--- Entries shown ---

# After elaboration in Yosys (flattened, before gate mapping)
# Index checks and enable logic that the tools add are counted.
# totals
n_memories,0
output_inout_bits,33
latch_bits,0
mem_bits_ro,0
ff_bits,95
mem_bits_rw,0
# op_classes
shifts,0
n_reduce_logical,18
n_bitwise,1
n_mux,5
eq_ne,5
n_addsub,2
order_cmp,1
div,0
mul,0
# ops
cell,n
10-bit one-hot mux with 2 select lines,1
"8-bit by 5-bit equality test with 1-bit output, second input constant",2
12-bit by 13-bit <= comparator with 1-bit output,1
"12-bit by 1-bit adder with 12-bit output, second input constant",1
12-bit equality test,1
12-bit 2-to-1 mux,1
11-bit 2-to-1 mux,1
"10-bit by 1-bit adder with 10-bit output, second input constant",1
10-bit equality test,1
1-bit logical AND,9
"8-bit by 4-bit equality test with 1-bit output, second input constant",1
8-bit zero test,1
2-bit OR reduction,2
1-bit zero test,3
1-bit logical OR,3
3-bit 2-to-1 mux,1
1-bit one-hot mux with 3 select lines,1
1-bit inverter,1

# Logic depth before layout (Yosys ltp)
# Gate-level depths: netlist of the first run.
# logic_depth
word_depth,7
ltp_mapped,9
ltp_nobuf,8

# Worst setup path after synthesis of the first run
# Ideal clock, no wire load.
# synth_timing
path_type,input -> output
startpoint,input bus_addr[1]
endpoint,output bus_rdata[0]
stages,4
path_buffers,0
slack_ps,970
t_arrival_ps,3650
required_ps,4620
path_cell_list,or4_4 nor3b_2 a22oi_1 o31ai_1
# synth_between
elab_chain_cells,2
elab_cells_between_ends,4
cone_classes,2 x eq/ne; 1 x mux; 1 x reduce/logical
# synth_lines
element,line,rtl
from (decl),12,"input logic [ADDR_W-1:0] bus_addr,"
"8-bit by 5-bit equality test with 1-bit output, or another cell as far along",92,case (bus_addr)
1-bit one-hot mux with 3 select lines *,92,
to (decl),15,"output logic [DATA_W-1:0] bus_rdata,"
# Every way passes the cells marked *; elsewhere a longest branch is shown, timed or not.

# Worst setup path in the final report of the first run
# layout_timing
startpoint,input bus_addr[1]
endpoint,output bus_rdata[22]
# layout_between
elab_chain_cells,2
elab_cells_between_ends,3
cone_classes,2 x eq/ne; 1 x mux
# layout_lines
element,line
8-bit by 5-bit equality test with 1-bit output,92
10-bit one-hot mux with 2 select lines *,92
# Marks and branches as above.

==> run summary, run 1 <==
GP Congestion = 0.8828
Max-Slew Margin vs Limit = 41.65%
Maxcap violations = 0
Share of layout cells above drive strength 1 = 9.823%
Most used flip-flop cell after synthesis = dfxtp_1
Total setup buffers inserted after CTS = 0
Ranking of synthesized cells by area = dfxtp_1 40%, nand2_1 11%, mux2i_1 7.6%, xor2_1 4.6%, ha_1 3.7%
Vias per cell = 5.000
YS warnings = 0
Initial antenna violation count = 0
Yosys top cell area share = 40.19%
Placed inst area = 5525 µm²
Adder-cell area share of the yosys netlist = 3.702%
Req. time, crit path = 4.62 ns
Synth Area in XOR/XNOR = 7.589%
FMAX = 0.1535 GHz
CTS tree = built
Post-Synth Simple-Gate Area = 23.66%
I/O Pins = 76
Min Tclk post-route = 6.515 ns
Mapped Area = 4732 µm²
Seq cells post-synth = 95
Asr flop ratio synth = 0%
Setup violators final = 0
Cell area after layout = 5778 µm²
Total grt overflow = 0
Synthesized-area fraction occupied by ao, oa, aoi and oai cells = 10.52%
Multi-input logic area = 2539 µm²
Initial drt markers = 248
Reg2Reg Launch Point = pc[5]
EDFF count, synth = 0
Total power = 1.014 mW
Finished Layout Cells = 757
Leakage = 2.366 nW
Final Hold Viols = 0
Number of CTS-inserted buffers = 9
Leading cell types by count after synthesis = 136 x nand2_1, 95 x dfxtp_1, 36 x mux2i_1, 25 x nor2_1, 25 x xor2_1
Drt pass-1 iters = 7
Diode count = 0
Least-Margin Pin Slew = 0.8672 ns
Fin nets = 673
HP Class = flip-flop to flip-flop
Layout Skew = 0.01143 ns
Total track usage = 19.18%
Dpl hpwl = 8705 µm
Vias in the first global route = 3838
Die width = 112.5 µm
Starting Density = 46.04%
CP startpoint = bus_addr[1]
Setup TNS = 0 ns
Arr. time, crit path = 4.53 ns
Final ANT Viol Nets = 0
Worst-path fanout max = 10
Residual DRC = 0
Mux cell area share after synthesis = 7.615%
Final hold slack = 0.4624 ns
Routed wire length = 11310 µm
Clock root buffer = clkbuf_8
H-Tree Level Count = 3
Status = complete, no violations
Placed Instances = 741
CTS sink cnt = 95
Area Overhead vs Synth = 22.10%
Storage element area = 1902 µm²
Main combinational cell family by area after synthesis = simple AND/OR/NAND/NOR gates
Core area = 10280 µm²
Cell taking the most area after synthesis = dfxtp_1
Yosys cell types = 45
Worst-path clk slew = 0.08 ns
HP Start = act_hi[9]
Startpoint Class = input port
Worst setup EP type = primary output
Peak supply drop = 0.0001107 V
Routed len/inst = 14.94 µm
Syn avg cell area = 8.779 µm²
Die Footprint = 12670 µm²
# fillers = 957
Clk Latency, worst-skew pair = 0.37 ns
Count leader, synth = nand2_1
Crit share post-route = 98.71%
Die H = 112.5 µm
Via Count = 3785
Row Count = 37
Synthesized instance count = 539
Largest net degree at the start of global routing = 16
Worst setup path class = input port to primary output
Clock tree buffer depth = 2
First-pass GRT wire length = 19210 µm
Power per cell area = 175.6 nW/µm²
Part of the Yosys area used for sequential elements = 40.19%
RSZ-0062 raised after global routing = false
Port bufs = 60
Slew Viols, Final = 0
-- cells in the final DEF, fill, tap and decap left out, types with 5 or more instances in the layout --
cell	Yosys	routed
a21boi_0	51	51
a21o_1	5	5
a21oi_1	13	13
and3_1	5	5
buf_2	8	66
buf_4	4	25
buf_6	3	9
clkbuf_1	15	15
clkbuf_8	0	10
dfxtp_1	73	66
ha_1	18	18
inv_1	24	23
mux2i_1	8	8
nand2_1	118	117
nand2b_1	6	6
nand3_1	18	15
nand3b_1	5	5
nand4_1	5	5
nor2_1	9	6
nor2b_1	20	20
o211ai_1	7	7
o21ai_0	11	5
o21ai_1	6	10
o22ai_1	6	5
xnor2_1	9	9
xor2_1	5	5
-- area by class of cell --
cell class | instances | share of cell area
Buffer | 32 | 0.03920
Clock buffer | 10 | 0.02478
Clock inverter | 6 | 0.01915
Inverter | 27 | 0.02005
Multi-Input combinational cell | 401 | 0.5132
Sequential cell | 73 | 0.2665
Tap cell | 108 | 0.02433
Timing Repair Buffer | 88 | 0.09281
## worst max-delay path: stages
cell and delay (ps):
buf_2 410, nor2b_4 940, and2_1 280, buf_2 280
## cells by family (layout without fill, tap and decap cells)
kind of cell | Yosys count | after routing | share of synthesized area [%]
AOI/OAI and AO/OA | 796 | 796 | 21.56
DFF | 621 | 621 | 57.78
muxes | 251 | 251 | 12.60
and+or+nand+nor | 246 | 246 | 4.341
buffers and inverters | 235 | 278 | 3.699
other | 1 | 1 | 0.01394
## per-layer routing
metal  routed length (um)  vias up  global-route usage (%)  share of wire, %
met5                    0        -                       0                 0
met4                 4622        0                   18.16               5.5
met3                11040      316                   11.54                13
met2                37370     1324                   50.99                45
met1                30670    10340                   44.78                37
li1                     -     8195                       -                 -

---

*Assigned task*: For this exercise, repeat exactly the lines of the data above from the one with "Share of layout" down to the one with "Post-Synth Simple-Gate Area = 23.66%", both end lines included.

*Expected output*:
Share of layout cells above drive strength 1 = 9.823%
Most used flip-flop cell after synthesis = dfxtp_1
Total setup buffers inserted after CTS = 0
Ranking of synthesized cells by area = dfxtp_1 40%, nand2_1 11%, mux2i_1 7.6%, xor2_1 4.6%, ha_1 3.7%
Vias per cell = 5.000
YS warnings = 0
Initial antenna violation count = 0
Yosys top cell area share = 40.19%
Placed inst area = 5525 µm²
Adder-cell area share of the yosys netlist = 3.702%
Req. time, crit path = 4.62 ns
Synth Area in XOR/XNOR = 7.589%
FMAX = 0.1535 GHz
CTS tree = built
Post-Synth Simple-Gate Area = 23.66%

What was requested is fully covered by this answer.